「肉芽は皮膚と同様に,深部で作られて次第に表面に向かって移動し,表面に達したものから剥がれ落ちる」という鳥谷部先生の仮説である。このターンオーバーが正常に回っている肉芽が「健康な肉芽」,即ち「早期に治癒する肉芽」であり,ターンオーバーがうまく動いていないのが「不良肉芽」,つまり「なかなか治らない肉芽」である。ターンオーバーがうまくいかないから肉芽がブヨブヨして変に水っぽいとも考えられる。
鳥谷部先生によると,この状態は『行く川の流れは絶えずして,しかも元の流れにあらず』なんだそうである。「川の水(肉芽表面)はいつも同じに見えるが,常に流れていて(ターンオーバーがあって)新たな水なんだよ」ということらしい。ちなみに鳥谷部先生は,これとかシェークスピアとか,文学上の名句,警句をもじって使うのが好きである。

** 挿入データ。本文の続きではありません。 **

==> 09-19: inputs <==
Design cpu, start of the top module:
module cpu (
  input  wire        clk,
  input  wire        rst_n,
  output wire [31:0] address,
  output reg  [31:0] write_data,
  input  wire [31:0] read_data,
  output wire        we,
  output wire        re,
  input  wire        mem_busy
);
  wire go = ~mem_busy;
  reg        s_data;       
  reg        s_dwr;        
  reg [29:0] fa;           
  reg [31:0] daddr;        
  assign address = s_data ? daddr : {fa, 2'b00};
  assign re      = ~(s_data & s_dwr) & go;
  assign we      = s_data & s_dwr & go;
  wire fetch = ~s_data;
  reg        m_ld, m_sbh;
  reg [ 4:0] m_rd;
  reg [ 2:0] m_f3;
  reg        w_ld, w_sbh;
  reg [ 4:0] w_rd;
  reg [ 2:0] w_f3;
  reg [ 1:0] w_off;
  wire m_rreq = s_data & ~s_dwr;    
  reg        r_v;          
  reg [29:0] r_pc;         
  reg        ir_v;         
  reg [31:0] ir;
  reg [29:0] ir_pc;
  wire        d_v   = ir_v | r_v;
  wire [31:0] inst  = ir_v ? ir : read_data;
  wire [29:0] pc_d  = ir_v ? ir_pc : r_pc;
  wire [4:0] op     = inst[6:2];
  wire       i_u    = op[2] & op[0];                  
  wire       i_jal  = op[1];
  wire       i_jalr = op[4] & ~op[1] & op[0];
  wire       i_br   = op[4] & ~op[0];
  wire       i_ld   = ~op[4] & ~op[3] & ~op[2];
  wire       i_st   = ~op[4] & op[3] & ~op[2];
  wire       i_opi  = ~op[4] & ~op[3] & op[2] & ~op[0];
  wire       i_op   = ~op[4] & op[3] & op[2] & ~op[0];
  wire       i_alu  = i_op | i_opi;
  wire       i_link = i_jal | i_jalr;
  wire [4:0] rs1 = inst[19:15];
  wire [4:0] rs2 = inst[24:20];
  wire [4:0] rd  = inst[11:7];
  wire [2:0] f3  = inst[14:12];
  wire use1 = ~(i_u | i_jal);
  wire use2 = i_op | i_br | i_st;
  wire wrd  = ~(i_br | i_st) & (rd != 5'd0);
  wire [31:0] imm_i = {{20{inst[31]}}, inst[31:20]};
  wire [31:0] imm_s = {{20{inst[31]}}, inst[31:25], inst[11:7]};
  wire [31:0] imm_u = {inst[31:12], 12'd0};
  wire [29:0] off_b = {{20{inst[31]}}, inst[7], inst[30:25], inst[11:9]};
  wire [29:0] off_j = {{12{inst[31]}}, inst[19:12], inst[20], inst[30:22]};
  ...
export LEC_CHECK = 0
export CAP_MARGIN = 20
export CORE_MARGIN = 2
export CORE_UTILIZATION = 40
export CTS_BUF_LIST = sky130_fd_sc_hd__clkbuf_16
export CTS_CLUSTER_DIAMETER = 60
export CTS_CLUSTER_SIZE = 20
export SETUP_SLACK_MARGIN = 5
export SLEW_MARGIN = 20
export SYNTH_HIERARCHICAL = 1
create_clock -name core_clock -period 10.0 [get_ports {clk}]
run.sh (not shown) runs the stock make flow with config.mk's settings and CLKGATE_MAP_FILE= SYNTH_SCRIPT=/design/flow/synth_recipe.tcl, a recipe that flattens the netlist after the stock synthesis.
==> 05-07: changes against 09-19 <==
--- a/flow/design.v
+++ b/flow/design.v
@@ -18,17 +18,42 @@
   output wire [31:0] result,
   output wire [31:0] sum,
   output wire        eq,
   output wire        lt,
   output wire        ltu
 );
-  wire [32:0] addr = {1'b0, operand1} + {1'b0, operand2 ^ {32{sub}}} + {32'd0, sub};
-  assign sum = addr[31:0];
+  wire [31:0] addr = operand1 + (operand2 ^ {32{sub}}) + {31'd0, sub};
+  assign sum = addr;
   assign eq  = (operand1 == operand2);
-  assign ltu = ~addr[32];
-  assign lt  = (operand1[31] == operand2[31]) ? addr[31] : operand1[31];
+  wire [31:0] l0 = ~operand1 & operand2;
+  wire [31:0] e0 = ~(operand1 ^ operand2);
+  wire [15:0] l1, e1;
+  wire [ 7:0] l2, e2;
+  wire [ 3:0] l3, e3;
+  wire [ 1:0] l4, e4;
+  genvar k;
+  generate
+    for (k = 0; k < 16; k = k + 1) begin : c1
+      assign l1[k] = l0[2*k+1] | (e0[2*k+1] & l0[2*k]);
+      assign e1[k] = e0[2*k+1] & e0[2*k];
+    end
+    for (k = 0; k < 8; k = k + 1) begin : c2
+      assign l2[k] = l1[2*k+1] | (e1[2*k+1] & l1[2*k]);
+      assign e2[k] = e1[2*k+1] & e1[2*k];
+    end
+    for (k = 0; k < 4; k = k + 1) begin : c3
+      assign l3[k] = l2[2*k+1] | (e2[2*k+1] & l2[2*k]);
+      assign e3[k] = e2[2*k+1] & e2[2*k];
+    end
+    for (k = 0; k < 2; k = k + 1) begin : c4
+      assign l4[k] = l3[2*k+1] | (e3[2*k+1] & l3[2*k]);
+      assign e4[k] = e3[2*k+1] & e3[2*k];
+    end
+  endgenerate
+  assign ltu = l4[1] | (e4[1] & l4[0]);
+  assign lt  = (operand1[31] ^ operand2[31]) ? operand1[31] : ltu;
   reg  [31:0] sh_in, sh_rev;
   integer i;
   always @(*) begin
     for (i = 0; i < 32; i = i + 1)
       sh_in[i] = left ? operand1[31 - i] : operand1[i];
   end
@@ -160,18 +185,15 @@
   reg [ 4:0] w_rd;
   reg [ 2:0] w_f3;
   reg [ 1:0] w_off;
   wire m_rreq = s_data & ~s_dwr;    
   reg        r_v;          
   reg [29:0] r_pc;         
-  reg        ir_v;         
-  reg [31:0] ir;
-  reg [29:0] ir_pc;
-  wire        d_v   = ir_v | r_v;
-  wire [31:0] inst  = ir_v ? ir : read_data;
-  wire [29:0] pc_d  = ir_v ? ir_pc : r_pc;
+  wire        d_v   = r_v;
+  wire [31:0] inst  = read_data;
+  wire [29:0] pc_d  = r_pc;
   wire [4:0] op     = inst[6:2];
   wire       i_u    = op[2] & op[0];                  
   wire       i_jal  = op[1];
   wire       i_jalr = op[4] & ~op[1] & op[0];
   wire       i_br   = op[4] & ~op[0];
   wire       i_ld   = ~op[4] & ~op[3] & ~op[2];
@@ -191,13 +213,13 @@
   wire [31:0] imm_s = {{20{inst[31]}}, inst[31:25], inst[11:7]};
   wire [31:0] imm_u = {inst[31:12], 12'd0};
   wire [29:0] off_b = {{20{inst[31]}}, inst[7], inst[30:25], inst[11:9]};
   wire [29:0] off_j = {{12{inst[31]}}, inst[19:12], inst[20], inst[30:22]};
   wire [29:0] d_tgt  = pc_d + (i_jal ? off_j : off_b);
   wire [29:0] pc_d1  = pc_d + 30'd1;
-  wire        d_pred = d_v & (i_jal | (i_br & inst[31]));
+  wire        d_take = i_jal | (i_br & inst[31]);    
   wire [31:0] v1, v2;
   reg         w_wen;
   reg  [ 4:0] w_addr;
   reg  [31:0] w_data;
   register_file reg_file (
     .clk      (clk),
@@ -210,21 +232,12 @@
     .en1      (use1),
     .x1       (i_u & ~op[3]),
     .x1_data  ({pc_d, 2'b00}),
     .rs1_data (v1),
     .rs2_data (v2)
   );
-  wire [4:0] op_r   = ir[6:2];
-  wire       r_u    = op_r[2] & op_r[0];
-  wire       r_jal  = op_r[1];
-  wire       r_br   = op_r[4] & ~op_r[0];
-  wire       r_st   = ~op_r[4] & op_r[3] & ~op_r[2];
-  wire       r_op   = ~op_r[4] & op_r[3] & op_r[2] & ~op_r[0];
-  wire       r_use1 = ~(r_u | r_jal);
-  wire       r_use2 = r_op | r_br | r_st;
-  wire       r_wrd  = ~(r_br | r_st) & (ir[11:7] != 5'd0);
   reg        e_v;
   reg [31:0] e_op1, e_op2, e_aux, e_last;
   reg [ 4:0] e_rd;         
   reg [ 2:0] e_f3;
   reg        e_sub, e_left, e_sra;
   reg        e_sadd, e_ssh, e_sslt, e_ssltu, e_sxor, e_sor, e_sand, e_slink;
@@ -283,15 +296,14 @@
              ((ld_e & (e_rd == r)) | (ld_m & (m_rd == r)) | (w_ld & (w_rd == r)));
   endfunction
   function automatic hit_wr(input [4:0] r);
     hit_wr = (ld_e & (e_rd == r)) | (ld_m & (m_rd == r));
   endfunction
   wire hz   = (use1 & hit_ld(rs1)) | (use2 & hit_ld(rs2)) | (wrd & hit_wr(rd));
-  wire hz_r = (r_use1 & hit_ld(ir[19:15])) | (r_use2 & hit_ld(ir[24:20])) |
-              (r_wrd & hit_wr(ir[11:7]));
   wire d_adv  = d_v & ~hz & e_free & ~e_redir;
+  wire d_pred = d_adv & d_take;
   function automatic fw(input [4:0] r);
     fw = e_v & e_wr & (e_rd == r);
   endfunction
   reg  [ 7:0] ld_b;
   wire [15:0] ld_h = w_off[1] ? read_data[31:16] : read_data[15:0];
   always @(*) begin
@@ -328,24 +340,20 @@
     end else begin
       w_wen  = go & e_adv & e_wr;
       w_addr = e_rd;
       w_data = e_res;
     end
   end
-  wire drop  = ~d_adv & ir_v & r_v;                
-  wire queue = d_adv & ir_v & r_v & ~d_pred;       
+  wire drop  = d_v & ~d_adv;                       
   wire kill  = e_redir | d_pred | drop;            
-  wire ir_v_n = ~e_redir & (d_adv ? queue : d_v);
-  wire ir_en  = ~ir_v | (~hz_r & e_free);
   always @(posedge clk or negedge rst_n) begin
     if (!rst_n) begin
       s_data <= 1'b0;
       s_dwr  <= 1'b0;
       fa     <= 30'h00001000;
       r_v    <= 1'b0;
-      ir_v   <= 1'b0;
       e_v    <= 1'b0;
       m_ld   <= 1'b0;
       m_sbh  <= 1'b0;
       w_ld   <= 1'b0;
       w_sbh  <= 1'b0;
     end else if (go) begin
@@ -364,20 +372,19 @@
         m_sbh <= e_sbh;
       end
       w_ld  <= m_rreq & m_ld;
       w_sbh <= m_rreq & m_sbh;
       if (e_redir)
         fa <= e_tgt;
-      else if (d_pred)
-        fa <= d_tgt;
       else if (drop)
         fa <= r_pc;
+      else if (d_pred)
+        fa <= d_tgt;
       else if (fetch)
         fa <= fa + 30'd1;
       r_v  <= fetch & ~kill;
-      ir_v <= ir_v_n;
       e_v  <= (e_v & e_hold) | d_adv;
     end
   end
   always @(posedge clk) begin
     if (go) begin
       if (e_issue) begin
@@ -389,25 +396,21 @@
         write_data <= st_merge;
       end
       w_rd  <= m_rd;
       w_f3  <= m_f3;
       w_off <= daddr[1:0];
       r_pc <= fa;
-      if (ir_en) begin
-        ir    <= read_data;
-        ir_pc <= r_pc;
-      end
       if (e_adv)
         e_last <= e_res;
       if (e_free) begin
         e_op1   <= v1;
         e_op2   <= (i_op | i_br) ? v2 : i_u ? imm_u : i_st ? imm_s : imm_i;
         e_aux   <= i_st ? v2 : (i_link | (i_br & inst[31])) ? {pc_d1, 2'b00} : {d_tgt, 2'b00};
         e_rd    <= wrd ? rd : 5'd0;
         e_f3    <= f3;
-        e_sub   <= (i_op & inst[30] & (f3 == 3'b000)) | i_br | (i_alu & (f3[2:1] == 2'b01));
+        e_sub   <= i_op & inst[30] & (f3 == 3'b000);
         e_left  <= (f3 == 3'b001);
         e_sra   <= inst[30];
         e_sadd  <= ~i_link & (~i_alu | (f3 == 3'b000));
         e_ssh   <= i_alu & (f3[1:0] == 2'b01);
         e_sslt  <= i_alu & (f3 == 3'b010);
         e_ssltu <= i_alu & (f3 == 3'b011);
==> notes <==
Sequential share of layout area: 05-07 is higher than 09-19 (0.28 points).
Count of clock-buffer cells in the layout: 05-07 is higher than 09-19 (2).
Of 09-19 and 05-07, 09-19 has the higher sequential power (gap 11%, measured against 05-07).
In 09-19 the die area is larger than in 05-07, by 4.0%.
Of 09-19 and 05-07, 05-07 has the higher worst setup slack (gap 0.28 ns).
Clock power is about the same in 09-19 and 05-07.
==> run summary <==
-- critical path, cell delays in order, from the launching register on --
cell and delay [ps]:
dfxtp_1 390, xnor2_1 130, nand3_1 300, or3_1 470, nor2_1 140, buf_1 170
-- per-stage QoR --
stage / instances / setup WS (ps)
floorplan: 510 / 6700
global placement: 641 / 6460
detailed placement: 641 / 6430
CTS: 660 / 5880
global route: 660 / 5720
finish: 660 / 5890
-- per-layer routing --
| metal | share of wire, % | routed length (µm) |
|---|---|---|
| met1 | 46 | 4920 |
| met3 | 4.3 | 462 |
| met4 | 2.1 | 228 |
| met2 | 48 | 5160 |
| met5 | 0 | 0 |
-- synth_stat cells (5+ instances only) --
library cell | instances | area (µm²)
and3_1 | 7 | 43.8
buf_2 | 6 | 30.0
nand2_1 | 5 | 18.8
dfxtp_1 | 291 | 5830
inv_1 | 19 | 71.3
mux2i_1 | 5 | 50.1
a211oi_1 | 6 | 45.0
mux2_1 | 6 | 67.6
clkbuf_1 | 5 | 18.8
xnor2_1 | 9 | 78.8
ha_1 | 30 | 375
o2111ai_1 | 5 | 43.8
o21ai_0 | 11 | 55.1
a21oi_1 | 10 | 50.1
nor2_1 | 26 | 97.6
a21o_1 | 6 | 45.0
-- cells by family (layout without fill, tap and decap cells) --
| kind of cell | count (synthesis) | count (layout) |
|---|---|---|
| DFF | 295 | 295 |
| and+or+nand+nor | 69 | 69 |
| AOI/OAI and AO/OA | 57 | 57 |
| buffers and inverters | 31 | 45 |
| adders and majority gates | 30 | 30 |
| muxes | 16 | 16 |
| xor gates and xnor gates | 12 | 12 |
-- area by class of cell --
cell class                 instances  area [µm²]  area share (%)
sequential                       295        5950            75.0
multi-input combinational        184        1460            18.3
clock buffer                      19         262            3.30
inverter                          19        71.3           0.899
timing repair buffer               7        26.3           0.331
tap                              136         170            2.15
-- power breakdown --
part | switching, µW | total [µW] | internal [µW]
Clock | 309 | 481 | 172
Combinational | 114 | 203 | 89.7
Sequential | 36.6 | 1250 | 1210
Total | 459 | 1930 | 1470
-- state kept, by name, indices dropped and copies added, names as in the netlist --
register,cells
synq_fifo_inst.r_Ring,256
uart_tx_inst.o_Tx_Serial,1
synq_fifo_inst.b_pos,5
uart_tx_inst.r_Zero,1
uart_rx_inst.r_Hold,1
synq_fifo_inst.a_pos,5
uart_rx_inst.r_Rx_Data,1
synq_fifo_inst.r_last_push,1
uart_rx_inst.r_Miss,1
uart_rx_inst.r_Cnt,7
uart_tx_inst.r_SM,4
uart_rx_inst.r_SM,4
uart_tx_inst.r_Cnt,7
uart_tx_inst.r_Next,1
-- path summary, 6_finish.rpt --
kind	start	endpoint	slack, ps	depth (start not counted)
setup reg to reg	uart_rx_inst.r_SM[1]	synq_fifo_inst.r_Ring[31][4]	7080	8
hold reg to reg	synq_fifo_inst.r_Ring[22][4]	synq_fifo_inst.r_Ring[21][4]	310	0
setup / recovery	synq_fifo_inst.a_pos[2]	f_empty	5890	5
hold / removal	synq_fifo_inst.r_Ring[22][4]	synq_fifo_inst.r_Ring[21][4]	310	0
Background: an optimization exercise with open tools, aiming at small area. Do not read the settings as production practice.
In this exercise RTL edits were held to simulation tests only and were not proved equivalent to the original.
Power is estimated from default activity; no workload was simulated.

## synth_top
module synth_top(
    input clk,
    input rst,
    input btnL,
    input [15:0] sw,
    output [3:0] led,
    output pmod_1,   
    output pmod_2,   
    output pmod_4    
    );
    assign led = sw[3:0];
    assign pmod_2 = 1'b1;
    assign pmod_4 = 1'b1;
    wire rst_n;
    button br(clk, rst, rst_n);
    reg [9:0] ph;
    always @(posedge clk) ph <= rst_n ? ph + 10'd1 : 10'd0;
    wire upd = ph == 10'd1022;    
    wire ph0 = ph == 10'd0;       
    wire ns_win;
    debounce dn(clk, rst_n, upd, btnL, ns_win);
    wire note_nf, note_0, noise_nf;
    clock_divider cd(clk, rst_n, upd, note_nf, note_0, noise_nf);
    reg [4:0] sp;
    always @(posedge clk)
        sp <= rst_n ? sp + (upd & note_nf) : 5'd0;
    wire p1s, p2s;
    pulse1_gen pwg1(clk, rst_n, upd, note_nf, note_0, sp[1:0], p1s);
    pulse2_gen pwg2(clk, rst_n, upd, note_nf, sp, p2s);
    wire [7:0] tri_v;
    triangle_wave_gen twg(clk, rst_n, upd, ph0, ph, note_nf, note_0, sp[1], sp[0], tri_v);
    wire [6:0] env;
    AD_envelope_gen noise_ad(clk, rst_n, upd, ns_win, env);
    wire [7:0] noise_q;
    wire noise_c;
    noise_gen ng(clk, rst_n, upd, ph0, ph, noise_nf, env, noise_q, noise_c);
    wire [7:0] duty;
    wire nz;
    mixer mx(clk, rst_n, upd, sw[3:0], sp, p1s, p2s, tri_v, noise_q, noise_c, duty, nz);
    PWM_gen audio_out(clk, rst_n, ph0, ph[7:0], duty, nz, pmod_1);
endmodule
clock: 100.0 ns
lec_check: 0
abc_area: 1
cap_margin: 20
core_margin: 2
core_utilization: 60
cts_buf_list: sky130_fd_sc_hd__clkbuf_2
slew_margin: 20
standard.sh (not shown) runs the stock make flow with config.mk's settings and CLKGATE_MAP_FILE= SYNTH_SCRIPT=/design/flow/synth_recipe.tcl, a recipe that flattens the netlist after the stock synthesis.
==> flow/flow/run.sh <==
#!/bin/bash
# Layout flow: the standard synthesis, then the combinational logic of
# its netlist is re-mapped by ABC with an area-oriented script (every
# register instance is kept as it is: same name, same cell), then the standard flow's
# standard layout steps from floorplan to finish. Clock tree synthesis uses
# small buffers and no dummy loads.
set -euo pipefail
HERE=$(pwd)
R=$HERE/orfs/results/sky130hd/synth_top/base
LIB=$FLOW_HOME/platforms/sky130hd/lib/sky130_fd_sc_hd__tt_025C_1v80.lib
YOSYS=$FLOW_HOME/../tools/install/yosys/bin/yosys
[ -x "$YOSYS" ] || YOSYS=yosys

export CTS_ARGS="-sink_clustering_enable -repair_clock_nets -buf_list sky130_fd_sc_hd__clkbuf_8 -dont_use_dummy_load"

bash standard.sh synth > 1_standard_synth.log 2>&1
cp $R/1_2_yosys.v standard_1_2_yosys.v

cat > remap.ys <<EOY
read_liberty -ignore_miss_func $LIB
read_verilog $HERE/standard_1_2_yosys.v
hierarchy -top synth_top
setattr -mod -set keep_hierarchy 1 sky130_fd_sc_hd__dfxtp_1 sky130_fd_sc_hd__edfxtp_1 sky130_fd_sc_hd__conb_1
flatten
opt_clean
abc -liberty $LIB -dont_use sky130_fd_sc_hd__lpflow_bleeder_1 -dont_use sky130_fd_sc_hd__lpflow_clkbufkapwr_1 -dont_use sky130_fd_sc_hd__lpflow_clkbufkapwr_16 -dont_use sky130_fd_sc_hd__lpflow_clkbufkapwr_2 -dont_use sky130_fd_sc_hd__lpflow_clkbufkapwr_4 -dont_use sky130_fd_sc_hd__lpflow_clkbufkapwr_8 -dont_use sky130_fd_sc_hd__lpflow_clkinvkapwr_1 -dont_use sky130_fd_sc_hd__lpflow_clkinvkapwr_16 -dont_use sky130_fd_sc_hd__lpflow_clkinvkapwr_2 -dont_use sky130_fd_sc_hd__lpflow_clkinvkapwr_4 -dont_use sky130_fd_sc_hd__lpflow_clkinvkapwr_8 -dont_use sky130_fd_sc_hd__lpflow_decapkapwr_12 -dont_use sky130_fd_sc_hd__lpflow_decapkapwr_3 -dont_use sky130_fd_sc_hd__lpflow_decapkapwr_4 -dont_use sky130_fd_sc_hd__lpflow_decapkapwr_6 -dont_use sky130_fd_sc_hd__lpflow_decapkapwr_8 -dont_use sky130_fd_sc_hd__lpflow_inputiso0n_1 -dont_use sky130_fd_sc_hd__lpflow_inputiso0p_1 -dont_use sky130_fd_sc_hd__lpflow_inputiso1n_1 -dont_use sky130_fd_sc_hd__lpflow_inputiso1p_1 -dont_use sky130_fd_sc_hd__lpflow_inputisolatch_1 -dont_use sky130_fd_sc_hd__lpflow_isobufsrc_1 -dont_use sky130_fd_sc_hd__lpflow_isobufsrc_16 -dont_use sky130_fd_sc_hd__lpflow_isobufsrc_2 -dont_use sky130_fd_sc_hd__lpflow_isobufsrc_4 -dont_use sky130_fd_sc_hd__lpflow_isobufsrc_8 -dont_use sky130_fd_sc_hd__lpflow_isobufsrckapwr_16 -dont_use sky130_fd_sc_hd__lpflow_lsbuf_lh_hl_isowell_tap_1 -dont_use sky130_fd_sc_hd__lpflow_lsbuf_lh_hl_isowell_tap_2 -dont_use sky130_fd_sc_hd__lpflow_lsbuf_lh_hl_isowell_tap_4 -dont_use sky130_fd_sc_hd__lpflow_lsbuf_lh_isowell_4 -dont_use sky130_fd_sc_hd__lpflow_lsbuf_lh_isowell_tap_1 -dont_use sky130_fd_sc_hd__lpflow_lsbuf_lh_isowell_tap_2 -dont_use sky130_fd_sc_hd__lpflow_lsbuf_lh_isowell_tap_4 -dont_use sky130_fd_sc_hd__probe_p_8 -dont_use sky130_fd_sc_hd__probec_p_8  -script "+&get -n;&st;&dc2;&dch -f;&nf -a -R 1000;&put"
opt_clean -purge
hilomap -singleton -hicell sky130_fd_sc_hd__conb_1 HI -locell sky130_fd_sc_hd__conb_1 LO
insbuf -buf sky130_fd_sc_hd__buf_4 A X
splitnets
opt_clean -purge
stat -liberty $LIB
select synth_top
write_verilog -noattr -nohex -nodec -selected $HERE/remapped.v
EOY
ok=0
if "$YOSYS" -l 1_remap_yosys.log -s remap.ys > /dev/null 2>&1; then
    # accept only if every register instance of the standard netlist is kept
    grep -o '^ *sky130_fd_sc_hd__e\?dfxtp_1 [^ ]*' standard_1_2_yosys.v | sed 's/^ *//' | sort > regs_standard.txt
    grep -o '^ *sky130_fd_sc_hd__e\?dfxtp_1 [^ ]*' remapped.v | sed 's/^ *//' | sort > regs_remapped.txt
    if [ -s regs_standard.txt ] && cmp -s regs_standard.txt regs_remapped.txt; then ok=1; fi
fi
if [ $ok = 1 ]; then
    echo "using the re-mapped netlist" > remap_result.txt
    cp remapped.v $R/1_2_yosys.v
    rm -f $R/1_synth.odb $R/1_synth.sdc
else
    echo "re-mapping rejected; using the standard netlist" > remap_result.txt
fi

bash standard.sh > 2_standard_layout.log 2>&1
Next try:
--- a/flow/flow/run.sh
+++ b/flow/flow/run.sh
@@ -14,2 +14,3 @@
 export CTS_ARGS="-sink_clustering_enable -repair_clock_nets -buf_list sky130_fd_sc_hd__clkbuf_8 -dont_use_dummy_load"
+export BUFFER_PORTS_ARGS="-buffer_cell sky130_fd_sc_hd__buf_1"
 
Effect: Synthesized cell count does not change; count of clock-buffer cells in the layout does not change; die area stays the same; wire length grows by 1.6%; design area drops by 0.89%; final cell count stays flat; global-route usage goes down by 0.11 points; register-to-register slack gets worse by 90 ps; worst setup slack improved by 760 ps; worst hold slack degrades by 3.5 ps; total power stays flat.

この仮説の良いところは,「治癒が速い肉芽は常に表面が新鮮に見え,創感染も起こらないが,治癒が遅れている肉芽表面は新鮮さに欠け,しかも感染する事がある」という現実を一義的に説明できる点にある。特にに感染については,肉芽表面が細菌と共にはがれ落ちる事で細菌数が増えないようになっているのと,深部から表面への物質の移動が細菌の深部への侵入を物理的に防いでいる事で,うまく説明できるようだ。
さらにこの仮説は,いつの時点まで肉芽形成が続くのか,何が肉芽形成をストップさせるのか,肉芽形成ストップに上皮化完了がどのように関与しているのかなど,面白い問題を幾つも提示できるところにある。
実際にこれが本当なのか,単なる与太話なのかは実感すれば比較的簡単に証明できると思う。実験設備と時間がある人,やってみませんか?